I personally thought the old Korg i3 and its immediate relatives had a good system.

This had four main variations (with six possible chord related patterns under each one - maj,min,7th,dim,etc or whatever you wanted) - plus two fills (with four distinct chord related patterns each).

The four main variations and the two fills all had separate, very large, light action buttons for manual triggering. You could therefore trigger any fill, or invoke any main variation instantly with a single button push (plus simiar dedicated buttons for two intros and two endings. Just to gild the lily, if you hit a fill button again whilst the fill was still playing, the fill would go into endless loop mode until you triggered something else.

The size and weighting of these buttons was just about perfect. Light enough to trigger with the most glancing tap, but with a positive click, so you would never trigger one by accident. Plus, they had the good sense to allow some physical panel space between each button so you could hit them quick without any risk of getting two at once. I also liked their location, sprawled over a big area right across the centre left of the panel, so you could use either hand to get at them in a hurry. Great ergonomics - best I've seen on any arranger, including Korgs later and current ranges.

However, so far nothing too revolutionary here - just good design. But read on - it had another trick up its sleeve.

The really clever bit was in some user settings within the operating system, where any fill could take you to any main variation destination. It could go straight back to the same variation, go up one, down one, jump from (say) two to four, or three to one (or any other combination), escalate from one through four, or back down, or do a back and forth toggle between any chosen pair. Each fill button had the same routing options available, but your choice was independent for each fill button.

Better than that, none of this was "global". These settings were available to save for each "performance" (Korg speak for a UPS, panel preset, or whatever), so the choices could be different for two songs in the same set, even though they might use the same underying basic style selection.

For added convenience, there was a simple automatic global "stay put" default for the fill routings, so you didn't have to bother changing these if it wasn't needed - either when creating a new performance from scratch, or when doing something "on the fly". So no nasty suprises as a hangover from something you might have been doing earlier with an unrelated song.

The final refinement was to make the actions of the front panel buttons available on an assignable multiway foot switch.
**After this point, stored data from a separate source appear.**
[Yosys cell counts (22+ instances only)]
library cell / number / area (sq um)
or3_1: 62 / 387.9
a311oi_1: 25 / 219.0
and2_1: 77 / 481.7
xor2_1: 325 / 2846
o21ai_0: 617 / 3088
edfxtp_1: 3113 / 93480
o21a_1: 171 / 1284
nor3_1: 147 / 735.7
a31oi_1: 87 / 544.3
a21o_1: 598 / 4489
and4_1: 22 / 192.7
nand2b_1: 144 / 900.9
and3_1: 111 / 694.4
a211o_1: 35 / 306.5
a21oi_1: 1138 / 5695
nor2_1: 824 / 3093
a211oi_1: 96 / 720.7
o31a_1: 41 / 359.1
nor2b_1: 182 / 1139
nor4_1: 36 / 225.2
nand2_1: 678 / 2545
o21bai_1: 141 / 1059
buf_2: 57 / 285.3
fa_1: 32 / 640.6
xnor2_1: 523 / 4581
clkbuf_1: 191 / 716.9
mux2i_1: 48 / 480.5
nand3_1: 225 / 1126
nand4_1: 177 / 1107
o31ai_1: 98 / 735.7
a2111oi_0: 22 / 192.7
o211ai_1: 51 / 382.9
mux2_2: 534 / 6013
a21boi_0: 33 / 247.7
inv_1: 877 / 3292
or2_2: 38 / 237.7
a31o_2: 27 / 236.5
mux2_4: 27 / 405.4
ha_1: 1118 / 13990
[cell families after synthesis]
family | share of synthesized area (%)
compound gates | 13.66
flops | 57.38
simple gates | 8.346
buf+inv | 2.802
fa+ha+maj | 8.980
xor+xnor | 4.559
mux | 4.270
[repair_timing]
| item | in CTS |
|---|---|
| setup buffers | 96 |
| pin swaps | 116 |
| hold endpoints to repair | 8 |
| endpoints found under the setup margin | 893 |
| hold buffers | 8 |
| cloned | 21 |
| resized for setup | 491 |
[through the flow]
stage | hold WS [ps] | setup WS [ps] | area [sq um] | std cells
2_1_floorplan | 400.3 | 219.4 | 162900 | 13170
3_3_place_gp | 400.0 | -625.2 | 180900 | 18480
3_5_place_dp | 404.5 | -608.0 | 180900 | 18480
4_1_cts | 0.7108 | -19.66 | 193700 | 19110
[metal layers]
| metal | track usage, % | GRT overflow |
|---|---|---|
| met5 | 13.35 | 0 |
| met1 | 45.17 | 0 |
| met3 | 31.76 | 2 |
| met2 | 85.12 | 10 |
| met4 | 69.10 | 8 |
--- src/bld_pkg.sv ---
package bld_pkg;

   localparam int ADC_BITS   = 12;
   localparam int TOL_BITS   = 12;
   localparam int NUM_LEVELS = 15;
   localparam int SLOT_BITS  = $clog2(NUM_LEVELS + 1);
   localparam int CMP_BITS   = ((ADC_BITS > TOL_BITS) ? ADC_BITS : TOL_BITS) + 2;
   localparam int MASK_BITS  = 8;
   localparam int LINE_BITS  = 8;
   localparam int CSR_IDX_BITS = 8;

   localparam logic [CSR_IDX_BITS-1:0] CSR_HW_MODE   = CSR_IDX_BITS'(0);
   localparam logic [CSR_IDX_BITS-1:0] CSR_TOLERANCE = CSR_IDX_BITS'(1);

   localparam logic ACT_CLASSIFY = 1'b0;
   localparam logic ACT_CALIB    = 1'b1;

   localparam logic MODE_ANALOG  = 1'b0;
   localparam logic MODE_DIGITAL = 1'b1;

   localparam logic [TOL_BITS-1:0] TOL_RESET = TOL_BITS'(50);

   localparam logic [MASK_BITS-1:0] M_FRONT = 8'h01;
   localparam logic [MASK_BITS-1:0] M_RIGHT = 8'h04;
   localparam logic [MASK_BITS-1:0] M_REAR  = 8'h10;
   localparam logic [MASK_BITS-1:0] M_LEFT  = 8'h40;

   typedef logic [NUM_LEVELS-1:0][ADC_BITS-1:0] cal_table_type;

   // capture request from the pipeline into the calibration store
   typedef struct packed {
      logic                step;
      logic [ADC_BITS-1:0] level;
   } cal_cmd_type;

   // pressed mask for each calibration slot, combination order of the ladder
   function automatic logic [MASK_BITS-1:0] level_mask(input logic [SLOT_BITS-1:0] idx);
      logic [MASK_BITS-1:0] m;
      case (idx)
         4'd0:    m = M_LEFT;
         4'd1:    m = M_RIGHT;
         4'd2:    m = M_RIGHT | M_LEFT;
         4'd3:    m = M_REAR;
         4'd4:    m = M_REAR | M_LEFT;
         4'd5:    m = M_REAR | M_RIGHT;
         4'd6:    m = M_REAR | M_LEFT | M_RIGHT;
         4'd7:    m = M_FRONT;
         4'd8:    m = M_FRONT | M_LEFT;
         4'd9:    m = M_FRONT | M_RIGHT;
         4'd10:   m = M_FRONT | M_RIGHT | M_LEFT;
         4'd11:   m = M_FRONT | M_REAR;
         4'd12:   m = M_FRONT | M_REAR | M_LEFT;
         4'd13:   m = M_FRONT | M_REAR | M_RIGHT;
         4'd14:   m = M_FRONT | M_REAR | M_RIGHT | M_LEFT;
         default: m = '0;
      endcase
      return m;
   endfunction

endpackage

--- src/bld_calib.sv ---
module bld_calib (
   input  logic                  clock,
   input  logic                  reset,
   input  bld_pkg::cal_cmd_type  cmd,
   output bld_pkg::cal_table_type table_q,
   output logic                  seq_done
);
   import bld_pkg::*;

   cal_table_type          table_ff, table_in;
   logic [SLOT_BITS-1:0]   slot_ff, slot_in;

   assign seq_done = (slot_ff == SLOT_BITS'(NUM_LEVELS));
   assign table_q  = table_ff;

   always_comb begin
      table_in = table_ff;
      slot_in  = slot_ff;
      if (cmd.step) begin
         if (seq_done) begin
            slot_in = '0;
         end else begin
            table_in[slot_ff] = cmd.level;
            slot_in           = slot_ff + SLOT_BITS'(1);
         end
      end
   end

   always_ff @(posedge clock) begin
      if (reset) begin
         table_ff <= '0;
         slot_ff  <= '0;
      end else begin
         table_ff <= table_in;
         slot_ff  <= slot_in;
      end
   end

   a_rewind: assert property (@(posedge clock) disable iff (reset)
      cmd.step && seq_done |=> slot_ff == '0)
      else $error("slot did not rewind after full sequence");

   a_advance: assert property (@(posedge clock) disable iff (reset)
      cmd.step && !seq_done |=> slot_ff == $past(slot_ff) + SLOT_BITS'(1)
         && table_ff[$past(slot_ff)] == $past(cmd.level))
      else $error("capture did not store level and advance");

   a_hold: assert property (@(posedge clock) disable iff (reset)
      !cmd.step |=> $stable(slot_ff) && $stable(table_ff))
      else $error("calibration state changed without a step");

endmodule

--- src/bld_classify.sv ---
module bld_classify (
   input  bld_pkg::cal_table_type          table_q,
   input  logic [bld_pkg::ADC_BITS-1:0]    level,
   input  logic [bld_pkg::TOL_BITS-1:0]    tolerance,
   output logic [bld_pkg::MASK_BITS-1:0]   mask
);
   import bld_pkg::*;

   logic [NUM_LEVELS-1:0]        hit;
   logic signed [CMP_BITS-1:0]   lv;
   logic signed [CMP_BITS-1:0]   tol;

   assign lv  = signed'(CMP_BITS'(level));
   assign tol = signed'(CMP_BITS'(tolerance));

   // all windows compared in parallel, widened so the bounds never wrap
   always_comb begin
      logic signed [CMP_BITS-1:0] cal;
      for (int i = 0; i < NUM_LEVELS; i++) begin
         cal    = signed'(CMP_BITS'(table_q[i]));
         hit[i] = (lv > cal - tol) && (lv < cal + tol);
      end
   end

   // lowest matching slot wins
   always_comb begin
      mask = '0;
      for (int i = NUM_LEVELS - 1; i >= 0; i--) begin
         if (hit[i]) begin
            mask = level_mask(SLOT_BITS'(i));
         end
      end
   end

endmodule

--- src/bumper_ladder_window_decoder.sv ---
// Bumper contact decoder. Each request transfer carries one ADC level of the
// resistor ladder and a snapshot of eight active-low switch lines; tuser picks
// classify (0) or calibration capture (1). Classify in analog mode matches the
// level against fifteen stored calibration windows (half width window_tolerance)
// and returns the pressed mask of the first hit, 0 if none; in digital mode it
// returns the inverted switch lines. Capture stores the level into the next
// slot; the sixteenth capture returns calib_done and rewinds. Every request
// yields exactly one response. One item is taken per clock while responses are
// accepted; the path is an input register, the fifteen parallel window compares
// and a response register. A response that is held back stalls the input
// stage, which then holds one more item. The calibration table resets to
// zero. Write csr registers only while idle.
module bumper_ladder_window_decoder (
   input  logic        clock,
   input  logic        reset,
   // request channel
   input  logic        req_tvalid,
   output logic        req_tready,
   input  logic [23:0] req_tdata,   // [11:0] raw_level, [19:12] switch_lines, [23:20] zero
   input  logic        req_tuser,   // [0] action
   // response channel
   output logic        rsp_tvalid,
   input  logic        rsp_tready,
   output logic [7:0]  rsp_tdata,   // [7:0] pressed_mask
   output logic        rsp_tuser,   // [0] calib_done
   // configuration write channel
   input  logic                              csr_valid,
   output logic                              csr_ready,
   input  logic [bld_pkg::CSR_IDX_BITS-1:0]  csr_index,
   input  logic [bld_pkg::TOL_BITS-1:0]      csr_data
);
   import bld_pkg::*;

   logic                   hw_mode_ff;
   logic [TOL_BITS-1:0]    tol_ff;

   logic                   s1_valid_ff, s1_valid_in;
   logic                   s1_action_ff;
   logic [ADC_BITS-1:0]    s1_level_ff;
   logic [LINE_BITS-1:0]   s1_lines_ff;

   logic                   out_valid_ff, out_valid_in;
   logic [MASK_BITS-1:0]   out_mask_ff, out_mask_in;
   logic                   out_done_ff, out_done_in;

   logic                   advance;
   logic                   move;
   logic                   req_xfer;
   cal_cmd_type            cmd;
   cal_table_type          table_q;
   logic                   seq_done;
   logic [MASK_BITS-1:0]   analog_mask;

   assign csr_ready = 1'b1;

   always_ff @(posedge clock) begin
      if (reset) begin
         hw_mode_ff <= MODE_ANALOG;
         tol_ff     <= TOL_RESET;
      end else if (csr_valid && csr_ready) begin
         case (csr_index)
            CSR_HW_MODE:   hw_mode_ff <= csr_data[0];
            CSR_TOLERANCE: tol_ff     <= csr_data;
            default:       ;
         endcase
      end
   end

   assign advance    = !out_valid_ff || rsp_tready;
   assign move       = s1_valid_ff && advance;
   assign req_tready = !s1_valid_ff || advance;
   assign req_xfer   = req_tvalid && req_tready;

   assign s1_valid_in = req_xfer || (s1_valid_ff && !advance);

   assign cmd.step  = move && (s1_action_ff == ACT_CALIB);
   assign cmd.level = s1_level_ff;

   bld_calib u_calib (
      .clock    (clock),
      .reset    (reset),
      .cmd      (cmd),
      .table_q  (table_q),
      .seq_done (seq_done)
   );

   bld_classify u_classify (
      .table_q   (table_q),
      .level     (s1_level_ff),
      .tolerance (tol_ff),
      .mask      (analog_mask)
   );

   always_comb begin
      out_mask_in = '0;
      out_done_in = 1'b0;
      if (s1_action_ff == ACT_CALIB) begin
         out_done_in = seq_done;
      end else if (hw_mode_ff == MODE_DIGITAL) begin
         out_mask_in = ~s1_lines_ff;
      end else begin
         out_mask_in = analog_mask;
      end
   end

   assign out_valid_in = move || (out_valid_ff && !rsp_tready);

   always_ff @(posedge clock) begin
      if (reset) begin
         s1_valid_ff  <= 1'b0;
         out_valid_ff <= 1'b0;
      end else begin
         s1_valid_ff  <= s1_valid_in;
         out_valid_ff <= out_valid_in;
      end
   end

   always_ff @(posedge clock) begin
      if (req_xfer) begin
         s1_action_ff <= req_tuser;
         s1_level_ff  <= req_tdata[ADC_BITS-1:0];
         s1_lines_ff  <= req_tdata[ADC_BITS +: LINE_BITS];
      end
      if (move) begin
         out_mask_ff <= out_mask_in;
         out_done_ff <= out_done_in;
      end
   end

   assign rsp_tvalid = out_valid_ff;
   assign rsp_tdata  = out_mask_ff;
   assign rsp_tuser  = out_done_ff;

   a_done_mask: assert property (@(posedge clock) disable iff (reset)
      rsp_tvalid && rsp_tuser |-> rsp_tdata == '0)
      else $error("calibration response carries a pressed mask");

   a_s1_hold: assert property (@(posedge clock) disable iff (reset)
      s1_valid_ff && !advance |=> s1_valid_ff && $stable(s1_level_ff)
         && $stable(s1_action_ff))
      else $error("input stage lost an item while stalled");

   a_ready_empty: assert property (@(posedge clock) disable iff (reset)
      !s1_valid_ff |-> req_tready)
      else $error("empty input stage refused a transfer");

   a_move_fills: assert property (@(posedge clock) disable iff (reset)
      move |=> out_valid_ff)
      else $error("item advanced without filling the response register");

endmodule

--- config.mk ---
export PLATFORM = sky130hd
export DESIGN_NAME = bumper_ladder_window_decoder
export DESIGN_NICKNAME = d
export VERILOG_FILES = /design/src/bld_pkg.sv /design/src/bld_calib.sv /design/src/bld_classify.sv /design/src/bumper_ladder_window_decoder.sv
export SDC_FILE = /design/constraint.sdc
export NUM_CORES = 1
export LEC_CHECK = 0
export BUFFER_PORTS_ARGS = -buffer_cell sky130_fd_sc_hd__buf_2
export CAP_MARGIN = 20
export CORE_MARGIN = 2
export CORE_UTILIZATION = 60
export DETAILED_ROUTE_END_ITERATION = 8
export PLACE_DENSITY = 0.86
export REMOVE_ABC_BUFFERS = 1
export SLEW_MARGIN = 20
export SYNTH_ARGS = -nofsm -noshare
export SYNTH_HDL_FRONTEND = slang
export SYNTH_SLANG_ARGS = --single-unit
--- constraint.sdc ---
create_clock -name clock -period 18.1 [get_ports clock]
set_input_delay 2.715 -clock clock [delete_from_list [all_inputs] [get_ports clock]]
set_output_delay 2.715 -clock clock [all_outputs]
set_load 0.02 [all_outputs]
Word-level counts from Yosys, hierarchy flattened
Index checks and enable logic that the tools add are counted.
Storage, ports and cells
  bits in registers: 229
  input bits: 50
  output and inout port bits: 12
  word-level logic and storage cells: 145
Operators by class
  add/sub/neg operators: 31
  magnitude comparators: 32
  eq/ne operators: 2
  mux-type cells: 20
  bitwise gates (word level): 2
  reductions and logical operators: 33
Operator list (number)
  $gt A13 B14 Y1: 15
  $lt A13 B14 Y1: 15
  $add A12 B12 Y13: 15
  $sub A12 B12 Y13: 15
  $bwmux W180: 1
  $mux W7: 15
  $demux W12 S4: 1
  $logic_and A1 B1 Y1: 21
  $mux W12: 1
  $eq A8 B1 Y1 const B: 1
  $logic_not A8 Y1: 1
  $mux W8: 1
  $not A8 Y8: 1
  $reduce_and A2 Y1: 3
  $lt A4 B5 Y1 const B: 1
  $add A4 B1 Y4 const B: 1
  $eq A4 B4 Y1 const B: 1
  $ge A4 B1 Y1 const B: 1
  $logic_not A1 Y1: 4
  $logic_or A1 B1 Y1: 4
  $mux W4: 1
  $not A1 Y1: 1

Depth between registers and ports, before layout
  depth in word-level cells: 19
  mapped depth: 21

Modules after synthesis
A second synthesis with hierarchy kept.
Second synthesis, totals
  cell total of the unflattened synthesis: 3832
  area total of the unflattened synthesis: 30569.3 µm²
By module, submodules not included
  bld_classify: instances 1, cells each 2882, area an instance 21932.3 µm²
  bld_calib: instances 1, cells each 819, area an instance 6864.1 µm²
  bumper_ladder_window_decoder: instances 1, cells each 131, area an instance 1773.0 µm²

Worst setup path after synthesis
OpenSTA, ideal clock, no wires.
  path kind: reg-to-reg
  start point: register tol_ff[1]
  end point: register out_mask_ff[0], in the netlist rsp_tdata[0], data pin
  arrival time: 6.182 ns
  data required time: 17.930 ns
  slack: 11.748 ns
  stages on the path, launching flop included: 21
  path buffers: 0
  clock period less this slack: 6.352 ns
  cell sequence: dfxtp_1 > inv_1 > ha_1 > nor2b_1 > o21ai_0 > a21oi_1 > o21ai_0 > nand2b_1 > a21oi_1 > o21ai_0 > o41a_1 > xnor2_1 > ha_1 > nand4_1 > or4_1 > o21ai_0 > o22ai_1 > o22ai_1 > a21boi_0 > or2b_2 > o32ai_2
Between the ends
  cells in the longest elaborated chain, start to end: 19
  elaborated cells on any way between the ends: 91
  classes of those cells: add/sub: 30; order compare: 30; mux: 16; reduce/logical: 15
RTL lines
  start: declaration: RTL line bumper_ladder_window_decoder.sv:35  | logic [TOL_BITS-1:0] tol_ff;
  start signal: assignment: RTL line bumper_ladder_window_decoder.sv:63  | CSR_TOLERANCE: tol_ff <= csr_data;
  $sub A12 B12 Y13 or $add A12 B12 Y13 (tied branches): RTL line bld_classify.sv:21  | hit[i] = (lv > cal - tol) && (lv < cal + tol);
  $gt A13 B14 Y1 or $lt A13 B14 Y1 (tied branches): RTL line bld_classify.sv:21
  $logic_and A1 B1 Y1: RTL line bld_classify.sv:21
  $mux W7 (14 in series): RTL line bld_classify.sv:29  | if (hit[i]) begin
  $mux W7 *: RTL line bld_classify.sv:29
  $mux W8 *: RTL line bumper_ladder_window_decoder.sv:99  | end else if (hw_mode_ff == MODE_DIGITAL) begin
  end signal: assignment: RTL line bumper_ladder_window_decoder.sv:125  | out_mask_ff <= out_mask_in;
  end: declaration: RTL line bumper_ladder_window_decoder.sv:43  | logic [MASK_BITS-1:0] out_mask_ff, out_mask_in;
Mark *: on every way between the ends. The rest lies on a longest branch, timed or not.
A chain may end at the register's enable or synchronous reset.

Final worst setup path
  start point: input rsp_tready
  end point: output req_tready
Between the ends
  cells in the longest elaborated chain, start to end: 2
RTL lines
  start: declaration: RTL line bumper_ladder_window_decoder.sv:23  | input logic rsp_tready,
  $logic_or A1 B1 Y1: RTL line bumper_ladder_window_decoder.sv:69  | assign advance = !out_valid_ff || rsp_tready;
  $logic_or A1 B1 Y1: RTL line bumper_ladder_window_decoder.sv:71  | assign req_tready = !s1_valid_ff || advance;
  end: declaration: RTL line bumper_ladder_window_decoder.sv:18  | output logic req_tready,
Every way passes these cells.

==> out/results.txt <==
ratio of cells with drive above 1 in the final layout -> 5.57%
fill cell count -> 4,111
full die area -> 53,000 µm²
top cells by area in the synthesized netlist -> sky130_fd_sc_hd__ha_1 29%, sky130_fd_sc_hd__dfxtp_1 13%, sky130_fd_sc_hd__xnor2_1 5.8%
Overall Global Routing Usage -> 33.0%
Die Y-Extent -> 230 µm
number of vias after detailed routing -> 28,200
Synth cell types -> 88
number of primary I/O pins -> 62
arrival time at the worst endpoint -> 3280 ps
placed wire-length estimate -> 60,200 µm
vias in the first global route -> 27,000
r2r worst-path depth -> 21
post-detailed-route wirelength per cell -> 20.0 µm
number of instances on the worst hold path -> 1
dominant synthesized flop cell -> sky130_fd_sc_hd__dfxtp_1
post-synthesis compound-gate area fraction -> 19.9%
slew of the pin with the lowest slew margin -> 1140 ps
area fraction of the dominant cell type after synthesis -> 28.9%
fmax -> 0.167 GHz
combined area of the multi-input logic cells -> 24,300 µm²
Cell Area, Placed -> 31,700 µm²
hold endpoint -> tol_ff[5]
switching share of power -> 29.5%
Sum Neg Setup Slack -> 0 ps
post-synthesis simple-gate area fraction -> 16.0%
starting density of the core -> 60.9%
outcome -> completed
pin count of the biggest net entering global routing -> 117
Reg power frac -> 39.8%
Register Area -> 4890 µm²
RSZ-0062 raised after global routing -> no
Worst Setup Slack, final -> 12,110 ps
Int Pwr -> 0.928 mW
Antenna Cells -> 0
Gate power share -> 14.0%
DRC errors left -> 0
clock tree from TritonCTS -> done
proportion of synthesized flip-flops having asynchronous set or reset -> 0%
average via count per standard cell -> 6.33
synthesized netlist cell count -> 3,762
class of the most critical hold timing path -> register to register
parity-gate share of the synthesized area counting xor and xnor cells -> 7.76%
Worst slew margin -> 23.4%
Non-Filler Cell Area, Final -> 32,700 µm²
layout overhead on the synthesized area -> 6.45%
grt ovf -> 0
clock root cell -> sky130_fd_sc_hd__clkbuf_16
Synth Register Bits -> 229
clock latency reported for the late side of the worst-skew pair -> 620 ps
placed cell count -> 4,407
number of H-tree levels -> 1
number of placement rows -> 82
total power draw -> 1.32 mW
clock-pin slew on the worst setup and hold paths -> 70 ps
total power divided by cell area -> 40.3 nW/µm²
crit-path max FO -> 4
proportion of synthesized chip area in sequential cells -> 15.9%
endpoints failing hold -> 0
antenna violations before repair -> 1
final core utilization -> 64.9%
CTS Buf Count -> 29
post-layout min period -> 5990 ps
port buffer count -> 56
launch point of the critical path -> rsp_tready
number of maximum-capacitance constraint violations -> 0
worst setup timing slack at the placement stage -> 12,110 ps
die outline width -> 230 µm
endpoint of the lowest-slack register-to-register path -> rsp_tdata[2]
largest family of logic cells by synthesized area -> adder cells
number of sinks driven by the clock tree -> 229
antenna viol nets, final -> 0
r2r startpoint -> tol_ff[5]
Worst Clk Skew -> 30.9 ps
setup repair bufs after CTS -> 0
ratio of final minimum period to clock period -> 33.1%
kind of launch point of the worst setup path -> input pin
critical path data required time -> 15,390 ps
Hold WS -> 465 ps
global placer's final weighted congestion -> 0.960
Post-CTS Resized -> 0
NumNets Final -> 4,555
deepest clock path buffer count -> 3
cell area after technology mapping -> 30,700 µm²
leakage power summed over all cells -> 15.0 nW
average size of a mapped cell -> 8.16 µm²
Detailed Routing Iterations Pass 1 -> 6
multiplexer area fraction after synthesis -> 4.69%
count of synthesis-stage warnings from yosys -> 0
cell with the most instances after synthesis -> sky130_fd_sc_hd__ha_1
DRC violation total after the first TritonRoute iteration -> 2,589
classification of the worst setup path -> input pin to output port
number of pins with negative max-slew slack in the final report -> 0
part of the total power dissipated in the clock network -> 46.2%
net switching power figure -> 0.388 mW
number of enable flip-flop cells after synthesis -> 30
leading area contributor after synthesis -> sky130_fd_sc_hd__ha_1
DRT Wirelength -> 89,300 µm
commonest cells in the netlist -> 709 x sky130_fd_sc_hd__ha_1, 408 x sky130_fd_sc_hd__nor2_1, 315 x sky130_fd_sc_hd__a21oi_1, 248 x sky130_fd_sc_hd__inv_1, 211 x sky130_fd_sc_hd__nand2_1
beginning of the worst hold path -> tol_ff[5]
Placeable Area -> 50,400 µm²
peak supply drop -> 0.0703 mV
final cell count without fillers -> 4,461
total of hold buffers inserted after clock tree synthesis -> 0
synthesized-area fraction occupied by adder cells -> 30.9%
R2R Setup Slk -> 12,350 ps
final setup violation count -> 0
wire length of the first global-routing pass -> 141,000 µm
category of the worst setup path capture point -> output port
[sequential cells by signal, indices dropped and copies added (netlist names)]
| name | cells |
|---|---|
| s1_valid_ff | 1 |
| rsp_tuser | 1 |
| tol_ff | 12 |
| u_calib.table_q | 180 |
| s1_lines_ff | 8 |
| u_calib.slot_ff | 4 |
| rsp_tvalid | 1 |
| rsp_tdata | 8 |
| s1_level_ff | 12 |
| s1_action_ff | 1 |
| hw_mode_ff | 1 |
[layout make-up]
cell class / instances / share of cell area [%]
clock buffer: 34 / 2.28
inverter: 248 / 2.85
clock inverter: 20 / 0.704
tap: 672 / 2.57
timing repair buffer: 115 / 2.23
multi-input combinational: 3143 / 74.4
sequential: 229 / 15.0
[cells by family after synthesis]
logic type / after synthesis
buffers and inverters: 390
XOR/XNOR: 272
adder cells (fa/ha/maj): 739
AND/OR/NAND/NOR: 1047
other: 1
flip-flops: 229
multiplexers: 144
AO/OA/AOI/OAI: 940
So hands free possible as well.

Great system - very "musical" to work with. I miss it enormously since moving on from my old i3. I've not come across its equal from any manufacturer - not even Korg themselves where their ergonomics have gone to pot since this superb early effort (not bad for 1992/3 or whenever it was that it came out).

- By the way, did I mention that the fills for a style could be anything from half a bar to 32 bars long without repetition? Or be in a different time signature from the main style variations? Pile of old crap really. Don't know why I put up with the thing for so many years..... ;-)

Regards - Mike

[This message has been edited by MikeTV (edited 09-09-2006).]

[This message has been edited by MikeTV (edited 09-09-2006).]